ゆるり民藝 ―東北に暮らして(32)

2016年8月16日(火) 河北新報 朝刊くらし面掲載

大土瓶
また一服 水出し煎茶

ろくろ引きの胴に、古格を思わせる角い耳。透ける海鼠釉も涼やか

ろくろ引きの胴に、古格を思わせる角い耳。透ける海鼠釉も涼やか

仙台七夕まつりの前からぐっと暑くなってきました。この時季は、大土瓶です。煎茶をたっぷり20cほど入れ、浄水ポットの水1gを注ぎ、3〜4時間置けば、色も香りもよい水出し煎茶の出来上がりです。氷で出す方法もありますが、できれば常温で、いつでもがぶがぶ飲みたいので、わが家では大土瓶を使っています。

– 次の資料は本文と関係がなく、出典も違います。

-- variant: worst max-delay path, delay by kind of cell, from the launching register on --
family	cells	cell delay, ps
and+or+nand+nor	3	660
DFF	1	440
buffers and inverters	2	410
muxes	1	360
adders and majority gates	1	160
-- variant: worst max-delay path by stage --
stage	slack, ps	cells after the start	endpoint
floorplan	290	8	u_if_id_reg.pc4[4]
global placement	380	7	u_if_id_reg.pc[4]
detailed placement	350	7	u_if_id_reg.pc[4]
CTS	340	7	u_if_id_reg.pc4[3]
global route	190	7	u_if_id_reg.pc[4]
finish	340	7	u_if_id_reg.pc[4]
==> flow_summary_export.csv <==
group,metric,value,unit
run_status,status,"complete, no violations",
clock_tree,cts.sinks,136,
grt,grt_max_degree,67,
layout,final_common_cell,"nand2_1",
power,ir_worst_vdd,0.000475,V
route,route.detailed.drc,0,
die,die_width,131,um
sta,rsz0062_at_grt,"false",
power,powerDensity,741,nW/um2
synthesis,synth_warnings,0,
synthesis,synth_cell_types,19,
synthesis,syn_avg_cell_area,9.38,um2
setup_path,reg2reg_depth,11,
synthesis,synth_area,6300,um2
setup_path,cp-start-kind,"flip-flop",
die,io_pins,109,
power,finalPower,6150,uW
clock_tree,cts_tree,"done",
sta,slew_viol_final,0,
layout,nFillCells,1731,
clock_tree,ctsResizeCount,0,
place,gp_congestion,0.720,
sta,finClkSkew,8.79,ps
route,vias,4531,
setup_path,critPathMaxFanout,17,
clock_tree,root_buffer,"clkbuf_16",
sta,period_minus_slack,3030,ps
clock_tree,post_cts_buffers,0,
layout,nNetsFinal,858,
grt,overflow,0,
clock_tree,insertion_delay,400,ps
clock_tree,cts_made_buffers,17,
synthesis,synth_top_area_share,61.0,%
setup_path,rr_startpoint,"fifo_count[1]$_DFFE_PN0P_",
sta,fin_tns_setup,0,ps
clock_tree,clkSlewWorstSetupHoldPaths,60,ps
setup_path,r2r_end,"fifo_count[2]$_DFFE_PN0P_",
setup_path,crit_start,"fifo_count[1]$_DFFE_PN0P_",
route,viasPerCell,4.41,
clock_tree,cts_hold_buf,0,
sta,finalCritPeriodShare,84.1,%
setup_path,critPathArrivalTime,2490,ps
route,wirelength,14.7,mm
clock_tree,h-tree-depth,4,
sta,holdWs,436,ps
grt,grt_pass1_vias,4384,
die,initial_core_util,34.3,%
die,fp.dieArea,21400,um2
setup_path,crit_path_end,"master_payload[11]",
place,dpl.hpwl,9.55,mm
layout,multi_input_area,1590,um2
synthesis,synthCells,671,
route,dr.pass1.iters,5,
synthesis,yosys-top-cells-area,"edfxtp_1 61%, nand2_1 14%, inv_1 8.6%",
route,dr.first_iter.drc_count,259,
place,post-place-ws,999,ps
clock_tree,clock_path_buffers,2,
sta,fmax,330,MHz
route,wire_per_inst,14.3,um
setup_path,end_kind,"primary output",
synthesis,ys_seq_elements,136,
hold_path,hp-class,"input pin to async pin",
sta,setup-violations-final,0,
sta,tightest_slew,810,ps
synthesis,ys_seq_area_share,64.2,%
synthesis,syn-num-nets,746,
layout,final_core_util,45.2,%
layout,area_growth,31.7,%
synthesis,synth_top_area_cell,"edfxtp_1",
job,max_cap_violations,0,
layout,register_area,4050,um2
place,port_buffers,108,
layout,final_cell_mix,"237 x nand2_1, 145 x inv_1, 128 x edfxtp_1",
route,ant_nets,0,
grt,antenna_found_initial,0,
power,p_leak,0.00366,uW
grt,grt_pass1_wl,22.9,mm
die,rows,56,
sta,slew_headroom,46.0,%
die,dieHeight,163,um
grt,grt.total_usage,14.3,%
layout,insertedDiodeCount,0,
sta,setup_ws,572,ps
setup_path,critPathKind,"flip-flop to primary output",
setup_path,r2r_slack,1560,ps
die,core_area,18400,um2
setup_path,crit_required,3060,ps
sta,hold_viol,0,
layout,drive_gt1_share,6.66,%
==> src/rtl/uart_rx_word_ctrl.sv <==
// Assembles consecutive UART bytes into a little-endian word with a valid/ready
// output handshake, an inter-byte timeout and an overrun flag for bytes dropped while a word is held.
module uart_rx_word_ctrl #(
  parameter int unsigned DATA_BITS      = 8,
  parameter int unsigned BYTES_PER_WORD = 4,
  parameter int unsigned TIMEOUT_TICKS  = 2048
) (
  input  logic                                  clk,
  input  logic                                  reset,
  input  logic                                  s_tick,
  input  logic                                  rx_done_tick,
  input  logic [DATA_BITS-1:0]                  rx_data,
  input  logic                                  word_ready,
  output logic                                  word_valid,
  output logic [DATA_BITS*BYTES_PER_WORD-1:0]   word_data,
  output logic                                  overrun,
  output logic                                  timeout_err
);

  localparam int unsigned WORD_W = DATA_BITS * BYTES_PER_WORD;
  localparam int unsigned CNT_W  = $clog2(BYTES_PER_WORD);
  localparam int unsigned TMO_W  = $clog2(TIMEOUT_TICKS);
  localparam logic [CNT_W-1:0] LAST_LANE = CNT_W'(BYTES_PER_WORD - 1);
  localparam logic [TMO_W-1:0] TMO_LAST  = TMO_W'(TIMEOUT_TICKS - 1);

  typedef enum logic [1:0] {
    IDLE    = 2'd0,
    COLLECT = 2'd1,
    HOLD    = 2'd2
  } state_e;

  state_e             state_q, state_d;
  logic [CNT_W-1:0]   cnt_q, cnt_d;
  logic [TMO_W-1:0]   tmo_q, tmo_d;
  logic [WORD_W-1:0]  word_data_q, word_data_d;
  logic               word_valid_q, word_valid_d;
  logic               overrun_q, overrun_d;
  logic               timeout_err_q, timeout_err_d;
  logic               wr_en;
  logic [CNT_W-1:0]   wr_lane;

  // Next-state, lane write and pulse generation
  always_comb begin
    state_d       = state_q;
    cnt_d         = cnt_q;
    tmo_d         = tmo_q;
    word_data_d   = word_data_q;
    overrun_d     = 1'b0;
    timeout_err_d = 1'b0;
    wr_en         = 1'b0;
    wr_lane       = cnt_q;

    unique case (state_q)
      IDLE: begin
        if (rx_done_tick) begin
          wr_en   = 1'b1;
          wr_lane = '0;
          cnt_d   = CNT_W'(1);
          tmo_d   = '0;
          state_d = COLLECT;
        end
      end
      COLLECT: begin
        if (rx_done_tick) begin
          wr_en = 1'b1;
          tmo_d = '0;
          if (cnt_q == LAST_LANE) begin
            cnt_d   = '0;
            state_d = HOLD;
          end else begin
            cnt_d = cnt_q + CNT_W'(1);
          end
        end else if (s_tick) begin
          if (tmo_q == TMO_LAST) begin
            cnt_d         = '0;
            tmo_d         = '0;
            timeout_err_d = 1'b1;
            state_d       = IDLE;
          end else begin
            tmo_d = tmo_q + TMO_W'(1);
          end
        end
      end
      HOLD: begin
        // A byte arriving with the handshake starts the next word instead of overrunning
        if (word_ready) begin
          if (rx_done_tick) begin
            wr_en   = 1'b1;
            wr_lane = '0;
            cnt_d   = CNT_W'(1);
            tmo_d   = '0;
            state_d = COLLECT;
          end else begin
            state_d = IDLE;
          end
        end else if (rx_done_tick) begin
          overrun_d = 1'b1;
        end
      end
      default: begin
        state_d = IDLE;
        cnt_d   = '0;
        tmo_d   = '0;
      end
    endcase

    for (int unsigned k = 0; k < BYTES_PER_WORD; k++) begin
      if (wr_en && (wr_lane == CNT_W'(k))) begin
        word_data_d[k*DATA_BITS +: DATA_BITS] = rx_data;
      end
    end

    word_valid_d = (state_d == HOLD);
  end

  always_ff @(posedge clk or posedge reset) begin
    if (reset) begin
      state_q       <= IDLE;
      cnt_q         <= '0;
      tmo_q         <= '0;
      word_data_q   <= '0;
      word_valid_q  <= 1'b0;
      overrun_q     <= 1'b0;
      timeout_err_q <= 1'b0;
    end else begin
      state_q       <= state_d;
      cnt_q         <= cnt_d;
      tmo_q         <= tmo_d;
      word_data_q   <= word_data_d;
      word_valid_q  <= word_valid_d;
      overrun_q     <= overrun_d;
      timeout_err_q <= timeout_err_d;
    end
  end

  assign word_valid  = word_valid_q;
  assign word_data   = word_data_q;
  assign overrun     = overrun_q;
  assign timeout_err = timeout_err_q;

endmodule
==> config.mk <==
export PLATFORM = sky130hd
export DESIGN_NAME = uart_rx_word_ctrl
export DESIGN_NICKNAME = d
export VERILOG_FILES = /design/src/rtl/uart_rx_word_ctrl.sv
export SDC_FILE = /design/constraint.sdc
export NUM_CORES = 1
export LEC_CHECK = 0
export CAP_MARGIN = 20
export CORE_UTILIZATION = 45
export CTS_BUF_LIST = sky130_fd_sc_hd__clkbuf_4 sky130_fd_sc_hd__clkbuf_8
export CTS_CLUSTER_DIAMETER = 150
export CTS_CLUSTER_SIZE = 20
export DETAILED_ROUTE_END_ITERATION = 10
export PLACE_DENSITY = 0.79
export SETUP_SLACK_MARGIN = 0.2
export SLEW_MARGIN = 20
export SYNTH_ARGS = -nofsm -noshare
export SYNTH_HDL_FRONTEND = slang
export SYNTH_SLANG_ARGS = --single-unit
==> constraint.sdc <==
create_clock -name clk -period 2.1 [get_ports clk]
set_input_delay 0.42 -clock clk [delete_from_list [all_inputs] [get_ports clk]]
set_output_delay 0.42 -clock clk [all_outputs]
set_load 0.1 [all_outputs]
### src/rtl/lsu_pkg.sv
// Shared types for the load/store unit: fault codes, funct3/oplen encodings,
// the request FIFO entry and the FSM state encoding.
package lsu_pkg;

  localparam int LSU_TAG_W = 5;

  typedef enum logic [1:0] {
    FAULT_NONE       = 2'd0,
    FAULT_MISALIGNED = 2'd1,
    FAULT_TIMEOUT    = 2'd2,
    FAULT_ILLEGAL    = 2'd3
  } fault_e;

  localparam logic [2:0] F3_B  = 3'b000;
  localparam logic [2:0] F3_H  = 3'b001;
  localparam logic [2:0] F3_W  = 3'b010;
  localparam logic [2:0] F3_BU = 3'b100;
  localparam logic [2:0] F3_HU = 3'b101;

  localparam logic [1:0] OPLEN_B = 2'd0;
  localparam logic [1:0] OPLEN_H = 2'd1;
  localparam logic [1:0] OPLEN_W = 2'd3;

  typedef struct packed {
    logic                 we;
    logic [1:0]           oplen;
    logic                 is_unsigned;
    logic [31:0]          addr;
    logic [31:0]          wdata;
    logic [LSU_TAG_W-1:0] tag;
    fault_e               fault;
  } lsu_entry_t;

  typedef logic [1:0] state_e;
  localparam state_e IDLE  = 2'd0;
  localparam state_e ISSUE = 2'd1;
  localparam state_e GAP   = 2'd2;

  // Illegal encodings win over misalignment so a bad opcode is never
  // reported as an alignment problem.
  function automatic lsu_entry_t lsu_decode(input logic                 we,
                                            input logic [2:0]           funct3,
                                            input logic [31:0]          addr,
                                            input logic [31:0]          wdata,
                                            input logic [LSU_TAG_W-1:0] tag);
    lsu_entry_t e;
    logic       illegal;
    logic       misaligned;
    e.we          = we;
    e.addr        = addr;
    e.wdata       = wdata;
    e.tag         = tag;
    e.is_unsigned = funct3[2];
    case (funct3)
      F3_B, F3_BU: e.oplen = OPLEN_B;
      F3_H, F3_HU: e.oplen = OPLEN_H;
      default:     e.oplen = OPLEN_W;
    endcase
    illegal    = !(funct3 inside {F3_B, F3_H, F3_W, F3_BU, F3_HU}) || (we && funct3[2]);
    misaligned = ((e.oplen == OPLEN_H) && addr[0]) ||
                 ((e.oplen == OPLEN_W) && (addr[1:0] != 2'b00));
    if (illegal)         e.fault = FAULT_ILLEGAL;
    else if (misaligned) e.fault = FAULT_MISALIGNED;
    else                 e.fault = FAULT_NONE;
    return e;
  endfunction

endpackage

ざぶざぶした入れ方を恐縮しつつ、壱弐参(いろは)横丁の「お茶と急須の丸松園」店主の弓桁松利さんに打ち明けると「それは上手な入れ方ですよ」とのこと。手ごろな煎茶ほど、渋み成分のカテキンが抽出されづらい水出しのほうがおいしくなるのだそうです。

土瓶でお茶といえば、夫の母には汽車土瓶の思い出があります。昭和20年代後半、北海道育ちの母が小学校低学年のころ函館本線の鈍行列車で、お弁当と一緒に買ってもらったのが土瓶に入ったお茶でした。

「ふたにお茶を注いで飲むんですよ。かわいいので持って帰って、おままごとに使ったりしてね」

明治22年から使われ始めたといわれる汽車土瓶は、母が楽しんだころから程なく昭和30年代にはプラスチック容器に代わり、土瓶そのものもほうろうやアルミのやかんに代わっていきました。作り手にとって、胴、注ぎ口、ふた、耳など、工程に手が掛かるのも影響したのでしょう。

それがここ数年、土瓶に手を伸ばす30〜40代の人が増えています。そういえば民藝の祖、柳宗悦が昭和7年に著した「土瓶考」に「土瓶を愛する事切なり」と記したのも43歳のとき。自分のことを振り返っても、大土瓶に目が向くようになったのは40代から。日本の道具を見直す世代といえるのかもしれません。わが家に、沖縄の按(あん)瓶、宮城の大土瓶と増えていきました。

夏、水出し煎茶用に使っているのは、宮城の大土瓶です。栗原市で焼かれた、丸い胴に海鼠釉(なまこゆう)が掛かったもの。東北をはじめとする古陶を範に、作り手自ら掘り起こした土を用い、まきを燃料に登り窯で焼かれています。

毎日使っていると、分かってくることがあります。火の回り方によって生まれた表と裏の景色の違い、ふた裏のろくろの指跡、気になっていた李朝の焼き物に通じる釉薬の調子など。ごくごくお茶を飲みながら「ああ、こんなところも」と、ふと気づく。言葉はなくても、語り合える友のようでもあるのです。